Monseñor Julio Jia Zhiguo falleció el pasado 28 de octubre a los 90 años, tras una vida marcada por la evangelización en tiempos de persecución
«Bastaba con tener a Dios en el corazón». Con esa sencilla certeza con la que respondió a una pregunta sobre cómo había resistido los embates de la represión, vivió y murió monseñor Julio Jia Zhiguo, el obispo clandestino de Zhengding en la provincia china de Hebei. Falleció el pasado 28 de octubre a los 90 años tras una vida marcada por la fidelidad a Roma y la evangelización en tiempos de persecución.
Al leer su historia, uno no puede evitar quedar impresionado por cómo encarnó con una fe inquebrantable aquellas palabras del Evangelio: «No temáis a los que matan el cuerpo, pero no pueden matar el alma» (Mt 10, 28). El prelado pasó buena parte de su vida bajo la vigilancia de las autoridades chinas. En más de una ocasión fue arrestado, confinado e incluso torturado por negarse a unirse a la Iglesia oficial controlada por el Estado. Aun así, nunca se desanimó.
De hecho, el portal vaticano de noticias en su edición en chino le rindió homenaje describiéndole como «un obispo que nunca se dejó desalentar»: fue un hombre que «hizo todo lo posible por promover la evangelización, formar sacerdotes y cuidar de los niños discapacitados, manteniendo siempre la comunión con el Papa».
«Hubo muchas dificultades, pero Dios estuvo a mi lado»
Monseñor Jia fue ordenado sacerdote el 7 de junio de 1980 tras un largo y difícil periodo de formación. Su consagración episcopal, realizada de manera clandestina por monseñor Pedro Fan Xueyan, tuvo lugar pocos meses después. Desde entonces, ejerció su ministerio en medio de tensas relaciones con las autoridades civiles que limitaron en muchas ocasiones su libertad personal.
En Zhengding —una diócesis no reconocida por el gobierno pero viva gracias a la fe de unos 130.000 católicos— la despedida de su pastor tampoco fue libre. El funeral celebrado el 31 de octubre en Jinzhou se desarrolló bajo la mirada vigilante de las autoridades que, según cuenta AsiaNews, intentaron disuadir a los fieles de participar.
En una entrevista concedida a La Stampa en 2016, el obispo recordaba los años de trabajos forzados que padeció durante la Revolución Cultural, entre 1963 y 1978. «Hubo muchas dificultades, pero Dios estuvo a mi lado, y eso fue suficiente», confesó.
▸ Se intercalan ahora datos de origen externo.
## src/rtl/alloc_req_arbiter.sv

```systemverilog
// rtl/alloc_req_arbiter.sv - round-robin arbiter sharing the falafel allocator core between clients
//
// Purpose: accepts one alloc/free request at a time from NUM_CLIENTS requesters,
// forwards it to the allocator core, waits for completion (bounded by a watchdog)
// and returns the result to the granted client only.
//
// Ports:
//   clk_i, rst_ni                 clock, asynchronous active-low reset
//   client_req_valid_i [N]        per-client request valid
//   client_req_is_alloc_i [N]     1 = alloc, 0 = free
//   client_req_data_i [N*DATA_W]  alloc size / free address, client k at [k*DATA_W +: DATA_W]
//   client_req_ready_o [N]        one-hot accept strobe (combinational, IDLE only)
//   client_rsp_valid_o [N]        one-hot response valid
//   client_rsp_ready_i [N]        per-client response ready
//   client_rsp_addr_o             result address (shared bus)
//   client_rsp_success_o          operation succeeded
//   client_rsp_timeout_o          response was produced by the watchdog
//   core_req_valid_o/is_alloc_o/data_o, core_ready_i   request handshake to the core
//   core_rsp_valid_i/addr_i/success_i                  core completion pulse
//   busy_o                        an operation is in flight (not IDLE)

package falafel_pkg;
    parameter int DATA_W = 32;
endpackage

module alloc_req_arbiter #(
    parameter int NUM_CLIENTS    = 4,
    parameter int DATA_W         = falafel_pkg::DATA_W,
    parameter int TIMEOUT_CYCLES = 256
) (
    input  logic                          clk_i,
    input  logic                          rst_ni,
    input  logic [NUM_CLIENTS-1:0]        client_req_valid_i,
    input  logic [NUM_CLIENTS-1:0]        client_req_is_alloc_i,
    input  logic [NUM_CLIENTS*DATA_W-1:0] client_req_data_i,
    output logic [NUM_CLIENTS-1:0]        client_req_ready_o,
    output logic [NUM_CLIENTS-1:0]        client_rsp_valid_o,
    input  logic [NUM_CLIENTS-1:0]        client_rsp_ready_i,
    output logic [DATA_W-1:0]             client_rsp_addr_o,
    output logic                          client_rsp_success_o,
    output logic                          client_rsp_timeout_o,
    output logic                          core_req_valid_o,
    output logic                          core_req_is_alloc_o,
    output logic [DATA_W-1:0]             core_req_data_o,
    input  logic                          core_ready_i,
    input  logic                          core_rsp_valid_i,
    input  logic [DATA_W-1:0]             core_rsp_addr_i,
    input  logic                          core_rsp_success_i,
    output logic                          busy_o
);

    localparam int PTR_W = $clog2(NUM_CLIENTS);
    localparam int TMR_W = $clog2(TIMEOUT_CYCLES);
    localparam logic [TMR_W-1:0] TMR_LAST = TMR_W'(TIMEOUT_CYCLES - 1);

    typedef enum logic [1:0] {
        ST_IDLE,
        ST_ISSUE,
        ST_WAIT_RSP,
        ST_RESPOND
    } state_e;

    state_e                   state_q;
    logic [PTR_W-1:0]         rr_ptr_q;
    logic [TMR_W-1:0]         timer_q;
    logic [PTR_W-1:0]         gnt_q;
    logic                     op_is_alloc_q;
    logic [DATA_W-1:0]        op_data_q;
    logic [DATA_W-1:0]        rsp_addr_q;
    logic                     rsp_success_q;
    logic                     rsp_timeout_q;
    logic                     core_req_valid_q;
    logic [NUM_CLIENTS-1:0]   rsp_valid_q;
    logic                     busy_q;

    logic                     gnt_found;
    logic [PTR_W-1:0]         gnt_idx;
    logic [PTR_W-1:0]         rr_ptr_d;

    // Index base+off wrapped modulo NUM_CLIENTS; explicit so non-power-of-2
    // client counts never select a nonexistent client.
    function automatic logic [PTR_W-1:0] wrap_idx(input logic [PTR_W-1:0] base, input int off);
        int sum;
        sum = int'(base) + off;
        if (sum >= NUM_CLIENTS) begin
            sum = sum - NUM_CLIENTS;
        end
        return PTR_W'(sum);
    endfunction

    function automatic logic [NUM_CLIENTS-1:0] to_onehot(input logic [PTR_W-1:0] idx);
        logic [NUM_CLIENTS-1:0] v;
        v      = '0;
        v[idx] = 1'b1;
        return v;
    endfunction

    // Round-robin search: first valid client starting at rr_ptr_q.
    always_comb begin
        gnt_found = 1'b0;
        gnt_idx   = '0;
        for (int i = 0; i < NUM_CLIENTS; i++) begin
            if (!gnt_found && client_req_valid_i[wrap_idx(rr_ptr_q, i)]) begin
                gnt_found = 1'b1;
                gnt_idx   = wrap_idx(rr_ptr_q, i);
            end
        end
    end

    assign rr_ptr_d = wrap_idx(gnt_idx, 1);

    // The accept strobe is combinational; gating with rst_ni keeps it low while
    // reset is held even if clients are already requesting.
    always_comb begin
        client_req_ready_o = '0;
        if (rst_ni && (state_q == ST_IDLE) && gnt_found) begin
            client_req_ready_o = to_onehot(gnt_idx);
        end
    end

    always_ff @(posedge clk_i or negedge rst_ni) begin
        if (!rst_ni) begin
            state_q          <= ST_IDLE;
            rr_ptr_q         <= '0;
            timer_q          <= '0;
            gnt_q            <= '0;
            op_is_alloc_q    <= 1'b0;
            op_data_q        <= '0;
            rsp_addr_q       <= '0;
            rsp_success_q    <= 1'b0;
            rsp_timeout_q    <= 1'b0;
            core_req_valid_q <= 1'b0;
            rsp_valid_q      <= '0;
            busy_q           <= 1'b0;
        end else begin
            case (state_q)
                ST_IDLE: begin
                    if (gnt_found) begin
                        gnt_q            <= gnt_idx;
                        op_is_alloc_q    <= client_req_is_alloc_i[gnt_idx];
                        op_data_q        <= client_req_data_i[int'(gnt_idx)*DATA_W +: DATA_W];
                        rr_ptr_q         <= rr_ptr_d;
                        core_req_valid_q <= 1'b1;
                        busy_q           <= 1'b1;
                        state_q          <= ST_ISSUE;
                    end
                end
                ST_ISSUE: begin
                    if (core_ready_i) begin
                        core_req_valid_q <= 1'b0;
                        timer_q          <= '0;
                        state_q          <= ST_WAIT_RSP;
                    end
                end
                ST_WAIT_RSP: begin
                    // A real completion takes priority over the watchdog expiring
                    // in the same cycle.
                    if (core_rsp_valid_i) begin
                        rsp_addr_q    <= core_rsp_addr_i;
                        rsp_success_q <= core_rsp_success_i;
                        rsp_timeout_q <= 1'b0;
                        rsp_valid_q   <= to_onehot(gnt_q);
                        state_q       <= ST_RESPOND;
                    end else if (timer_q == TMR_LAST) begin
                        rsp_addr_q    <= '0;
                        rsp_success_q <= 1'b0;
                        rsp_timeout_q <= 1'b1;
                        rsp_valid_q   <= to_onehot(gnt_q);
                        state_q       <= ST_RESPOND;
                    end else begin
                        timer_q <= timer_q + 1'b1;
                    end
                end
                ST_RESPOND: begin
                    // Only the granted client's ready completes the response.
                    if (client_rsp_ready_i[gnt_q]) begin
                        rsp_valid_q <= '0;
                        busy_q      <= 1'b0;
                        state_q     <= ST_IDLE;
                    end
                end
                default: begin
                    state_q <= ST_IDLE;
                end
            endcase
        end
    end

    assign client_rsp_valid_o   = rsp_valid_q;
    assign client_rsp_addr_o    = rsp_addr_q;
    assign client_rsp_success_o = rsp_success_q;
    assign client_rsp_timeout_o = rsp_timeout_q;
    assign core_req_valid_o     = core_req_valid_q;
    assign core_req_is_alloc_o  = op_is_alloc_q;
    assign core_req_data_o      = op_data_q;
    assign busy_o               = busy_q;

endmodule

```

## config.mk

```make
export PLATFORM = sky130hd
export DESIGN_NAME = alloc_req_arbiter
export DESIGN_NICKNAME = d
export VERILOG_FILES = /design/src/rtl/alloc_req_arbiter.sv
export SDC_FILE = /design/constraint.sdc
export NUM_CORES = 1
export LEC_CHECK = 0
export ABC_AREA = 0
export CORE_UTILIZATION = 35
export DETAILED_ROUTE_END_ITERATION = 10
export PLACE_DENSITY = 0.75
export SLEW_MARGIN = 20
export SYNTH_ARGS = -nofsm -noshare
export SYNTH_HDL_FRONTEND = slang
export SYNTH_SLANG_ARGS = --single-unit
```

## constraint.sdc

```tcl
create_clock -name clk_i -period 3.1 [get_ports clk_i]
set_clock_uncertainty 0.05 [all_clocks]
set_input_delay 0.62 -clock clk_i [delete_from_list [all_inputs] [get_ports clk_i]]
set_output_delay 0.62 -clock clk_i [all_outputs]
set_load 0.005 [all_outputs]
```

# Word-level counts from Yosys, hierarchy flattened
# Index checks and enable logic that the tools add are counted.
[totals]
rom_bits = 0
input_bits = 177
reg_bits = 87
out_inout_bits = 77
memories = 0
elab_cells = 124
latch_bits = 0
ramBits = 0
[classes]
magnitude_cmp = 13
eq_ne = 10
n_mul = 0
addsub = 10
bitwise = 0
shift = 1
n_reduce_logical = 23
n_div = 0
muxes = 55
[op_table]
columns = ["cell", "count"]
rows = [
  ["variable part select 128 x 8 -> 32 bit", 1],
  ["2-to-1 mux 32 bit", 2],
  ["2-to-1 mux 2 bit", 14],
  ["2-to-1 mux 8 bit", 3],
  ["2-to-1 mux 1 bit", 19],
  ["< comparator 2 x 3 -> 1 bit, second input constant", 6],
  ["2-to-1 mux 4 bit", 4],
  ["case mux 8 bit (2 select lines)", 1],
  ["binary-select mux 1 bit (select 2 bit)", 6],
  [">= comparator 3 bit, second input constant", 4],
  ["!= test 2 bit, second input constant", 5],
  ["nonzero test 2 bit", 5],
  ["subtractor 2 x 1 -> 2 bit, second input constant", 5],
  ["AND reduction 3 bit", 3],
  ["adder 8 x 1 -> 8 bit, second input constant", 1],
  ["equality test 8 bit, second input constant", 1],
  ["case mux 2 bit (4 select lines)", 1],
  ["case mux 4 bit (2 select lines)", 1],
  ["AND reduction 4 bit", 2],
  ["logical AND 1 bit", 7],
  ["adder 2 x 1 -> 3 bit, second input constant", 2],
  ["adder 2 x 2 -> 3 bit, second input constant", 2],
  ["demux 1 bit (select 2 bit)", 2],
  ["equality test 2 bit, second input constant", 2],
  ["other kinds (8)", 13],
]

# Longest topological paths before layout
[depth]
depth_word = 19
depth_mapped = 7

# Worst setup path after synthesis
# Ideal clock, no wire load.
[synth_timing]
path_type = "input to output"
startpoint = "in client_req_valid_i[3]"
endpoint = "out client_req_ready_o[0]"
arrival_time_ns = 1.547
setup_slack_ns = 0.883
path_buffers = 2
cell_stages = 6
path_cell_list = "and3b_1 a31oi_1 nand3_1 buf_2 buf_2 nor3b_1"
[synth_via]
elab_chain_cells = 17
elab_cells_between_ends = 29
classes_between = "order compare (2); mux (19); reduce/logical (8)"
[synth_rtl]
columns = ["item", "line", "rtl"]
rows = [
  ["from (decl)", "33", "input logic [NUM_CLIENTS-1:0] client_req_valid_i,"],
  ["binary-select mux 1 bit (select 2 bit)", "103", "if (!gnt_found && client_req_valid_i[wrap_idx(rr_ptr_q, i)]) begin"],
  ["2-to-1 mux 1 bit (implied by the code)", "103", ""],
  ["2-to-1 mux 1 bit", "103", ""],
  ["zero test 1 bit", "103", ""],
  ["logical AND 1 bit", "103", ""],
  ["2-to-1 mux 1 bit", "103", ""],
  ["zero test 1 bit", "103", ""],
  ["logical AND 1 bit", "103", ""],
  ["2-to-1 mux 1 bit", "103", ""],
  ["zero test 1 bit", "103", ""],
  ["logical AND 1 bit", "103", ""],
  ["2-to-1 mux 2 bit", "103", ""],
  ["< comparator 2 x 3 -> 1 bit (implied by the code) or >= comparator 2 x 1 -> 1 bit (tied branches)", "94", "v[idx] = 1'b1;"],
  ["logical AND 1 bit (implied by the code)", "94", ""],
  ["2-to-1 mux 1 bit (implied by the code)", "94", ""],
  ["demux 1 bit (select 2 bit)", "94", ""],
  ["2-to-1 mux 4 bit (*)", "116", "if (rst_ni && (state_q == ST_IDLE) && gnt_found) begin"],
  ["to (decl)", "36", "output logic [NUM_CLIENTS-1:0] client_req_ready_o,"],
]
# Every way passes the cells marked *; elsewhere a longest branch is shown, timed or not. The select of a mux whose other input is x is not followed.

# Worst setup path in the final report
[layout_timing]
startpoint = "in client_req_valid_i[0]"
endpoint = "out client_req_ready_o[0]"
# The elaborated chain is that of the path after synthesis.

==> run metrics <==
relative slew slack=61.8%; Yosys reg bits=87; drt initial violations=171; die width=114 µm; GRT Total Usage=21.5%; number of remaining DRC errors=0; largest area contributor in the netlist=dfrtp_1; crit start category=input pin; Worst EP arrival=2.32 ns; Root Buffer=clkbuf_16; crit-path cells=clkdlybuf4s50_1, nor4_4, nor2b_2, nand2_2, nor3b_1, clkdlybuf4s50_1; most used routing layer=met2; GRT met1 Usage=24.2%; DIE AREA=13100 µm²; Critical Path Most Common Cell=clkdlybuf4s50_1; Final min period=2.99 ns; count of different cell masters after synthesis=40; Port-buffer cells=253; initial antenna violation count=0; Initial Util=36.4%; largest net degree at the start of global routing=63; Layout Nets=820; Clock H-tree levels=3; synth top area cells=dfrtp_1, mux2i_1, a22o_1, o221ai_1, nand2_1; DRT Pass-1 Iters=4; Worst-Skew Late Latency=0.33 ns; crit end category=primary output; final setup vio count=0; CTS tree=yes; Syn Std Cell Area=4420 µm²; TritonCTS Buffers=9; endpoints failing hold=0; commonest non-fill, non-tap cell in the layout=clkdlybuf4s50_1; non-filler instance count after layout=811; max_cap viols=0; worst hold margin=0.329 ns; placed cell count=795; crit-path max FO=4; peak supply drop=0.460 mV; Area Growth Syn to Fin=69.4%; Filler cells=1021; WS Path Type=in -> out; LEAKAGE=3.39 nW; final worst-path cycle share=96.5%; Setup Buffers After CTS=0; Syn Inst Count=386; Die H=114 µm; reg2reg path depth=7; share of cells above drive strength 1=7.47%; most frequent cells in the layout=clkdlybuf4s50_1, dfrtp_1, mux2i_1, nand2_1, a22o_1; Core Region=12200 µm²; post-route ant nets=0; Top Ports=254; sequential share of the synthesized area=49.2%; RSZ-0062 raised after global routing=no; Least-Margin Pin Slew=0.573 ns; CP peak stage delay=0.61 ns; grt met3 use=6.93%; CTS Hold Bufs=0; first-pass GRT wire length=21900 µm; Worst-path clk slew=0.06 ns; Pins Over Slew Limit=0; Via Count=4113; worst hold path type=in -> async; syn_nets=568; number of diodes=0; status=finished clean; YS warnings=0; clk sinks=87; Final GP Congestion=0.813; total congestion overflow=0; mean post-synth cell area=11.5 µm²; Worst EP required=2.43 ns; hpwl dp=10700 µm; Synth top area share=49.2%; CP max-delay cell=clkdlybuf4s50_1; drt total wl=14200 µm; met2 Resource Use GR=38.9%; clk buf depth=2; FMAX=334 MHz; pwr/cell area=817 nW/µm²; DR WL/cell=17.5 µm; num rows=40; vias in the first global route=4293; routed vias/inst=5.07
layer usage:
metal  wire length (µm)  share of wire (%)  up-vias
met2               7200                 51      176
met3               1270                8.9       14
li1                   -                  -     1961
met1               5530                 39     1962
met4                165                1.2        0
met5                  0                  0        -
cell usage after synthesis (all sizes together):
master and n:
a2111oi 1, a21o 1, a21oi 6, a22o 36, a31oi 1, a32o 4
a41o 1, and2 4, and3 1, and3b 1, buf 22, clkbuf 5
dfrtp 87, ha 5, inv 6, mux2 4, mux2i 66, mux4 1
nand2 50, nand2b 2, nand3 4, nand4 2, nor2 13, nor2b 4
nor3 4, nor3b 2, nor4 2, o211a 1, o211ai 1, o21a 2
o21ai 6, o221ai 33, or3 1, or4 1, xnor2 6
cells by family after synthesis:
group	Yosys count	share of synthesized area, %
AOI/OAI and AO/OA	93	17.8
and+or+nand+nor	91	9.96
DFF	87	49.2
muxes	71	16.5
buffers and inverters	33	3.90
xor gates and xnor gates	6	1.19
adders and majority gates	5	1.41
registers in the layout, summed over array words and instances (netlist names), 2 cells and up:
signal / flops
client_rsp_addr_o: 32
client_rsp_valid_o: 4
core_req_data_o: 32
gnt_q: 2
rr_ptr_q: 2
state_q: 2
timer_q: 8
power breakdown:
part           total (W)  internal [W]  switching, W
Combinational    0.00306       0.00177       0.00129
Clock            0.00109      0.000633      0.000458
Sequential       0.00197       0.00164      0.000326
Total            0.00612       0.00405       0.00207
path summary, 6_finish.rpt:
path / from / to / slack [ns]
min in group clk_i: core_req_data_o[31]$_DFFE_PN0P_ / core_req_data_o[31]$_DFFE_PN0P_ / 0.44
max reg2reg: timer_q[0]$_DFFE_PN0P_ / client_rsp_valid_o[2]$_DFFE_PN0P_ / 0.85
min reg2reg: core_req_data_o[31]$_DFFE_PN0P_ / core_req_data_o[31]$_DFFE_PN0P_ / 0.44
max: client_req_valid_i[0] / client_req_ready_o[0] / 0.11
min: rst_ni / state_q[1]$_DFFE_PN0P_ / 0.33
max in group asynchronous: rst_ni / client_rsp_addr_o[7]$_DFFE_PN0P_ / 1.69
critical path: cells and delay by family:
kind,cells,cell delay [ns]
simple gates,4,0.55
buf+inv,2,1.15
cell type report:
cell class | count | area, µm² | area share (%)
Sequential cell | 87 | 2180 | 29.1
Multi-Input combinational cell | 266 | 2110 | 28.2
Tap cell | 168 | 210 | 2.81
Inverter | 6 | 22.5 | 0.301
Clock inverter | 7 | 80.1 | 1.07
Timing Repair Buffer | 268 | 2670 | 35.6
Clock buffer | 9 | 225 | 3.01
timing repair:
item | CTS | global route
pin swaps | 0 | 4
setup endpoints to repair | 2 | 4
gates resized for setup | 2 | 9
through the flow:
stage / utilization [%] / setup TNS [ns] / total power (W) / setup slack [ns] / instance area [µm²]
after floorplan: - / 0 / 0.00348 / 0.883 / 4420
after global placement: 58.8 / 0 / 0.00496 / 0.0787 / 7150
after detailed placement: 58.8 / -0.0875 / 0.00504 / -0.0694 / 7150
after CTS: 61.3 / 0 / 0.00619 / 0.0205 / 7460
after global routing: 61.6 / 0 / 0.00653 / 0.0143 / 7490
final: 61.6 / 0 / 0.00612 / 0.107 / 7490
Note: power is estimated with default switching activity, not from simulation.
==> RTL edit 1: new RTL, same settings <==
Re-encode `state_e` (4 states) as one-hot, 4 bits wide.
--- a/src/rtl/alloc_req_arbiter.sv
+++ b/src/rtl/alloc_req_arbiter.sv
@@ -54,9 +54,9 @@
     localparam logic [TMR_W-1:0] TMR_LAST = TMR_W'(TIMEOUT_CYCLES - 1);
 
-    typedef enum logic [1:0] {
-        ST_IDLE,
-        ST_ISSUE,
-        ST_WAIT_RSP,
-        ST_RESPOND
+    typedef enum logic [3:0] {
+        ST_IDLE     = 4'b0001,
+        ST_ISSUE    = 4'b0010,
+        ST_WAIT_RSP = 4'b0100,
+        ST_RESPOND  = 4'b1000
     } state_e;
 
Formal check against the unedited RTL: no difference found for any inputs over 4 cycles, from zero or initial values and one cycle with rst_ni low; so few cycles prove little.
==> RTL edit 1 against the unedited design <==
- non-clock buffer count rose by 10
- design area grew 2.4%
- area after synthesis increased by 3.5%
- routed wire length grew 9.4%
- core utilization is 1.1 points lower
- combinational power shrank 7%
- worst setup slack improved by 0.077 ns
- global-route usage rose by 1.1 points
- critical path depth unchanged
- sequential power down 2%
- sequential cell count grew 2
- total power is 3.8% lower
==> RTL edit 1: results (changes against the unedited design) <==
<table>
<tr><th>Metric</th><th>Value</th></tr>
<tr><th colspan="2">Run status</th></tr>
<tr><td>Result of the run</td><td>finished clean (unchanged)</td></tr>
<tr><th colspan="2">Route</th></tr>
<tr><td>Average wire per standard cell</td><td>17.3 µm (was 17.5 µm)</td></tr>
<tr><td>Initial drt markers</td><td>337 (was 171)</td></tr>
<tr><td>Met3 wire length</td><td>1520 µm (was 1270 µm)</td></tr>
<tr><td>Met2 layer wire length in the routed design</td><td>7650 µm (was 7200 µm)</td></tr>
<tr><td>Detailed-routing iteration count for the pre-antenna-repair pass</td><td>5 (was 4)</td></tr>
<tr><td>Vias after detailed routing</td><td>4,765 (was 4,113)</td></tr>
<tr><th colspan="2">Yosys</th></tr>
<tr><td>Compound-gate portion of the synthesized area</td><td>0.323 (was 0.178)</td></tr>
<tr><td>Multiplexer area fraction after synthesis</td><td>0.00492 (was 0.165)</td></tr>
<tr><td>Number of library cell types mapped by synthesis</td><td>46 (was 40)</td></tr>
<tr><td>Synth top area cells</td><td>sky130_fd_sc_hd__dfrtp_1, sky130_fd_sc_hd__a22o_1, sky130_fd_sc_hd__a21boi_0 (was sky130_fd_sc_hd__dfrtp_1, sky130_fd_sc_hd__mux2i_1, sky130_fd_sc_hd__a22o_1)</td></tr>
<tr><td>Adder-cell area share of the yosys netlist</td><td>0.00273 (was 0.0141)</td></tr>
<tr><th colspan="2">Critical path</th></tr>
<tr><td>Worst R2R End</td><td>core_req_data_o[13]$_DFFE_PN0P_ (was client_rsp_valid_o[2]$_DFFE_PN0P_)</td></tr>
<tr><td>Logic depth of the worst register-to-register path</td><td>6 (was 7)</td></tr>
<tr><td>Maximum fanout along the worst path</td><td>7 (was 4)</td></tr>
<tr><th colspan="2">Finish</th></tr>
<tr><td>Fin nets</td><td>900 (was 820)</td></tr>
<tr><td>Fraction of layout cells with a size suffix above 1</td><td>0.0674 (was 0.0747)</td></tr>
<tr><th colspan="2">Place</th></tr>
<tr><td>HPWL after detailed placement</td><td>11,800 µm (was 10,700 µm)</td></tr>
<tr><td>Post-place setup slack</td><td>-0.125 ns (was -0.0694 ns)</td></tr>
<tr><th colspan="2">Global routing</th></tr>
<tr><td>GRT Total Usage</td><td>0.226 (was 0.215)</td></tr>
<tr><td>First-pass GRT wire length</td><td>23,100 µm (was 21,900 µm)</td></tr>
<tr><td>Vias in the first global route</td><td>4,582 (was 4,293)</td></tr>
<tr><td>GR Layer Usage met3</td><td>0.0628 (was 0.0693)</td></tr>
<tr><td>Largest net degree at the start of global routing</td><td>57 (was 63)</td></tr>
<tr><th colspan="2">Clocking</th></tr>
<tr><td>Cells resized by post-CTS repair</td><td>4 (was 2)</td></tr>
<tr><th colspan="2">Power and ir drop</th></tr>
<tr><td>Internal</td><td>0.00387 W (was 0.00405 W)</td></tr>
</table>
Toda su vida, repetía, se resumía en una sola misión: hablar de Jesús. «No tengo nada más que decir ni hacer. Toda mi vida, cada día, se trata de hablar de Jesús a los demás. A todos», aseguraba.
El amor gratuito de Dios
Su firme fe daba al prelado una mirada lúcida sobre los desafíos de la misión en la China contemporánea. En esa misma entrevista reconocía con realismo que «muchos se están enfriando a causa del materialismo y el consumismo crecientes. Muchos ya no vienen a la iglesia —decía— porque siempre están ocupados y nunca encuentran tiempo».
También lamentaba el descenso de las vocaciones sacerdotales y religiosas: «Muchos ya no quieren entregar su vida a Dios poniéndose al servicio de los demás». Pero a pesar de ello el obispo no lo veía como un obstáculo, sino como una llamada a la autenticidad. «Hay que mostrar con la vida —insistía— que entregarse a Dios es algo bello, que se gana una riqueza mucho mayor que la ilusoria que ofrecen el materialismo y el consumismo».
En sus últimos años esa convicción tomó forma concreta en una obra silenciosa y luminosa. Decidió vivir en una casa que acogía a unos setenta huérfanos, muchos de ellos con discapacidad atendidos por religiosas. Era, como él mismo decía, «una obra bella y buena» sostenida incluso por donantes budistas. «Para mí –contaba el obispo– esta obra es lo más importante, lo que más quiero. Es una realidad a la que no podemos renunciar. A través de ella, todos pueden ver el amor gratuito de Jesús por cada uno de nosotros».